*** Opening Material supplied ***

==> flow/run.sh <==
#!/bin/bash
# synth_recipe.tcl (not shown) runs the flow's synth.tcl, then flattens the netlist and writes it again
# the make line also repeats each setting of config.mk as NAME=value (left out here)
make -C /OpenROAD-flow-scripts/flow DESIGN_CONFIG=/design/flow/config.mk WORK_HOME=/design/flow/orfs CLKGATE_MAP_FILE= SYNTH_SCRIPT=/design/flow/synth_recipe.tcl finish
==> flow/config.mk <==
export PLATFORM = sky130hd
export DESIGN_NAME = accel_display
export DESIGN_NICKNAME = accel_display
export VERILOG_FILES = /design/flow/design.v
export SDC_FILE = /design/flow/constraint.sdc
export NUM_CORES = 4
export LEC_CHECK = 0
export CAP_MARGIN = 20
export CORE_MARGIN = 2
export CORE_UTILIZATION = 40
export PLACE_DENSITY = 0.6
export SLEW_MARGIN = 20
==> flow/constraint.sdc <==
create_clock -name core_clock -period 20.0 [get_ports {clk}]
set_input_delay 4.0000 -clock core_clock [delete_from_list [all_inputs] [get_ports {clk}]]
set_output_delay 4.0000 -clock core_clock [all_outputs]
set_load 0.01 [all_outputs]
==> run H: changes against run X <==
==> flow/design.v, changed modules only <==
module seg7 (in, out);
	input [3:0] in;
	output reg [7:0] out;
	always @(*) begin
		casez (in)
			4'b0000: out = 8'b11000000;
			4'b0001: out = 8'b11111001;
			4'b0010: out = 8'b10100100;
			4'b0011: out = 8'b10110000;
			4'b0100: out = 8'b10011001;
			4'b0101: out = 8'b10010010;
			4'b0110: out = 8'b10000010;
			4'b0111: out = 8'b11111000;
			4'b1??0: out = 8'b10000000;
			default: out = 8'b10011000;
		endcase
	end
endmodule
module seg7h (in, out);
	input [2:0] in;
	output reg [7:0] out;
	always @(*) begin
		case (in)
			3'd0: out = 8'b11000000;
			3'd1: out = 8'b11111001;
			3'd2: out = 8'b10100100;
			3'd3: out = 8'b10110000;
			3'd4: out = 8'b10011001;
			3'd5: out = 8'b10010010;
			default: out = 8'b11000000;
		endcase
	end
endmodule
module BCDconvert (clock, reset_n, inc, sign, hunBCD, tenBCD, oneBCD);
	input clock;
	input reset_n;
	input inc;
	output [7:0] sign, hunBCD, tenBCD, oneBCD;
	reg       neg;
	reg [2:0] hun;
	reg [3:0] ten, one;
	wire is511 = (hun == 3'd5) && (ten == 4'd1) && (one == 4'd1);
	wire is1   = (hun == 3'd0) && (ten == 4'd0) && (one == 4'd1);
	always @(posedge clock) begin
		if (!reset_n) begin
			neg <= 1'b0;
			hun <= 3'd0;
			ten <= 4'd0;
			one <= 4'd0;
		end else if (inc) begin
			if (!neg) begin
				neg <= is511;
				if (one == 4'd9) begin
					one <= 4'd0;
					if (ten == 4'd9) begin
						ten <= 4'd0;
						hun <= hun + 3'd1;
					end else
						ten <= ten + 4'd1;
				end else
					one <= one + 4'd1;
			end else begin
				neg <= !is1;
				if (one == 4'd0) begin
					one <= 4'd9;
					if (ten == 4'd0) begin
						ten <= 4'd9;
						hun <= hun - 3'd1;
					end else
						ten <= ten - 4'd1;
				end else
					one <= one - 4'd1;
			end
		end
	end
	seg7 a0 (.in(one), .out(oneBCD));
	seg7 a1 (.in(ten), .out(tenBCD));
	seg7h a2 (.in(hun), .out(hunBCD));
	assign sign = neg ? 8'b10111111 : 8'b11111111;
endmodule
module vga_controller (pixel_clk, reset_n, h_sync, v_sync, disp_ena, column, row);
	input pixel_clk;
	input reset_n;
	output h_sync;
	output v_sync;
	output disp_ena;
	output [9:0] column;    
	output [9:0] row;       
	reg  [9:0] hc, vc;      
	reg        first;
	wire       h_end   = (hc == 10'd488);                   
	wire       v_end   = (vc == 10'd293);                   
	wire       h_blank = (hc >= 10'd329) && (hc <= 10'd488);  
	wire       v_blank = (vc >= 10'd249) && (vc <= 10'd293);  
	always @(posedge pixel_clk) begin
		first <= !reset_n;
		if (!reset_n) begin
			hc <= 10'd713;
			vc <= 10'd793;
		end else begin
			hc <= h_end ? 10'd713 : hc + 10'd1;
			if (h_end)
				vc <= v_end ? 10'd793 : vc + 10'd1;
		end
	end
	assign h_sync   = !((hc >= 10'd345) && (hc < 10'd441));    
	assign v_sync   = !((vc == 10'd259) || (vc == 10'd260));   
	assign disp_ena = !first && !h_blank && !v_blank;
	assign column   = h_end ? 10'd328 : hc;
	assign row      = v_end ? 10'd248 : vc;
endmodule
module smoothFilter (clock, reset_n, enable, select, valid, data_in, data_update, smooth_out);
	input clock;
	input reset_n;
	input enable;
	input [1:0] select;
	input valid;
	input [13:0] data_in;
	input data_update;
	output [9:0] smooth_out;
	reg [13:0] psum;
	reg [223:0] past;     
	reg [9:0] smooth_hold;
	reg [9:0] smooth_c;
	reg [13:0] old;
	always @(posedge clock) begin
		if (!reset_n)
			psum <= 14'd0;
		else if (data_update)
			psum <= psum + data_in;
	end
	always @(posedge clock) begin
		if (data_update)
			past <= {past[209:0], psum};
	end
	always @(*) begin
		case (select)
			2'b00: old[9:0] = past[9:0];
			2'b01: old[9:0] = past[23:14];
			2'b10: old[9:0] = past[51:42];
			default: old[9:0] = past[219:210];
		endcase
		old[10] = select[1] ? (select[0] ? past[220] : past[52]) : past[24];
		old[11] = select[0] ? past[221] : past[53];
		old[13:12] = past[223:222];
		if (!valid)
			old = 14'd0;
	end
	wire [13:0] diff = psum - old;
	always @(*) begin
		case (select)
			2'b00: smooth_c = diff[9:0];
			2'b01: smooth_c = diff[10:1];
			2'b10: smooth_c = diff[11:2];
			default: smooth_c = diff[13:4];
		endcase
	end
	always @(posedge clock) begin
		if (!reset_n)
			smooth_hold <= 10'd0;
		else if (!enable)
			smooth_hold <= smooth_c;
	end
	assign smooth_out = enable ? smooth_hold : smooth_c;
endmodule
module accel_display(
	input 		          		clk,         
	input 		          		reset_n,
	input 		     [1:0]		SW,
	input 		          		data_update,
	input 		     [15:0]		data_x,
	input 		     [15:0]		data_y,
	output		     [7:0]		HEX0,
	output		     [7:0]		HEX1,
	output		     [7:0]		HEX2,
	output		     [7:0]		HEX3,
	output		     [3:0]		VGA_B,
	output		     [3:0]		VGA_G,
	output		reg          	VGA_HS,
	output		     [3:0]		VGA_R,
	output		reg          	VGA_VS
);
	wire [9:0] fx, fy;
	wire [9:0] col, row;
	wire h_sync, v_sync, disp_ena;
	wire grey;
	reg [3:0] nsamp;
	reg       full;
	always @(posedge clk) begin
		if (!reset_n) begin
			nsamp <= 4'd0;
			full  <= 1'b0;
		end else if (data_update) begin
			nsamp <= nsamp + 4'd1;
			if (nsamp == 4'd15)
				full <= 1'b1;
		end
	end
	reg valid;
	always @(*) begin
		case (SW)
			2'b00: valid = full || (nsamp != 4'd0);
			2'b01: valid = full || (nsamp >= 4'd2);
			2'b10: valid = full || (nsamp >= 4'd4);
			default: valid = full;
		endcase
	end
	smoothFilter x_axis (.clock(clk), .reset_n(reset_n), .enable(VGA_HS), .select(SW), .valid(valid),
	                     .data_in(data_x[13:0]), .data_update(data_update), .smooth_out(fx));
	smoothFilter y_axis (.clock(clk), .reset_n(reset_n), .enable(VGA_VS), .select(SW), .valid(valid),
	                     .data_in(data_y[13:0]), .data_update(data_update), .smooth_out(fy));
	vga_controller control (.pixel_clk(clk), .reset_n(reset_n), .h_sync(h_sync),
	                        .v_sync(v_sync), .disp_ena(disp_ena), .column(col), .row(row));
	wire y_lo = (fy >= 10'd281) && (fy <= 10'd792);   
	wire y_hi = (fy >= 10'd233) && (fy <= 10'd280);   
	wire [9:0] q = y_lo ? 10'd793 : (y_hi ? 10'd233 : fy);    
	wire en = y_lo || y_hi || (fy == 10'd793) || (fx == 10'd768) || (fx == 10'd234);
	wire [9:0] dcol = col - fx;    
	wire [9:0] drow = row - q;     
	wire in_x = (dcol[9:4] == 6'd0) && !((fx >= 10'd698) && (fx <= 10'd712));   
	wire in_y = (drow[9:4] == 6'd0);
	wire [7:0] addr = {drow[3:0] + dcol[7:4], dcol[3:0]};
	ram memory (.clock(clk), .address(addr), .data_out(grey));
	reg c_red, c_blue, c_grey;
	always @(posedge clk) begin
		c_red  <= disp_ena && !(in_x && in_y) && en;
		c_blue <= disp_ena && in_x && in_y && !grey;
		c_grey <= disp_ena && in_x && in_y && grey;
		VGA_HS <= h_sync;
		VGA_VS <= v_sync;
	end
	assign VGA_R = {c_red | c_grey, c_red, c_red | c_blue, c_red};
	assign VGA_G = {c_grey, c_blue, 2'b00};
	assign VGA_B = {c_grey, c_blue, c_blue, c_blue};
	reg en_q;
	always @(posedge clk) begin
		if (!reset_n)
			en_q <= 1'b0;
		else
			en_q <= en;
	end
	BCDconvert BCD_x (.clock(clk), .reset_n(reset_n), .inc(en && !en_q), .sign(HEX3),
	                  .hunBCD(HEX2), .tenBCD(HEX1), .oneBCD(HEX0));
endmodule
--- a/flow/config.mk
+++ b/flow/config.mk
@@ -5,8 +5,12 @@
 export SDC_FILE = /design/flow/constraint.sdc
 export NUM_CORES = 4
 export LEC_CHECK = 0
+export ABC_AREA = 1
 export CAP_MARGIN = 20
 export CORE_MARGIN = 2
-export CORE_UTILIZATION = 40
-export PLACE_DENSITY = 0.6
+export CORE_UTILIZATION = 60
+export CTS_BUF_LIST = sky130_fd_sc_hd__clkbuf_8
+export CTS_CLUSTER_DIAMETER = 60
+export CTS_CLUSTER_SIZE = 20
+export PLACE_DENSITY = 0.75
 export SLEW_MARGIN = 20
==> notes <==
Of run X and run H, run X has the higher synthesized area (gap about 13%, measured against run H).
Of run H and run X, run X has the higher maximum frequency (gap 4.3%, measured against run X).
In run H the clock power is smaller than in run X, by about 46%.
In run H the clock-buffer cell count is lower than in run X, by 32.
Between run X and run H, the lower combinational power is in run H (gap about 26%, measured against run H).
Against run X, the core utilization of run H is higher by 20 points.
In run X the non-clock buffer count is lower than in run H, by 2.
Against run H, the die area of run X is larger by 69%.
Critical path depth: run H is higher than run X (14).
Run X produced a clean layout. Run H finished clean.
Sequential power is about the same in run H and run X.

*** Closing Material supplied ***

# Task description:
Verbatim output is expected for the lines from the start of the data to the line in which "# the make line" appears, both included.

# Final answer:
==> flow/run.sh <==
#!/bin/bash
# synth_recipe.tcl (not shown) runs the flow's synth.tcl, then flattens the netlist and writes it again
# the make line also repeats each setting of config.mk as NAME=value (left out here)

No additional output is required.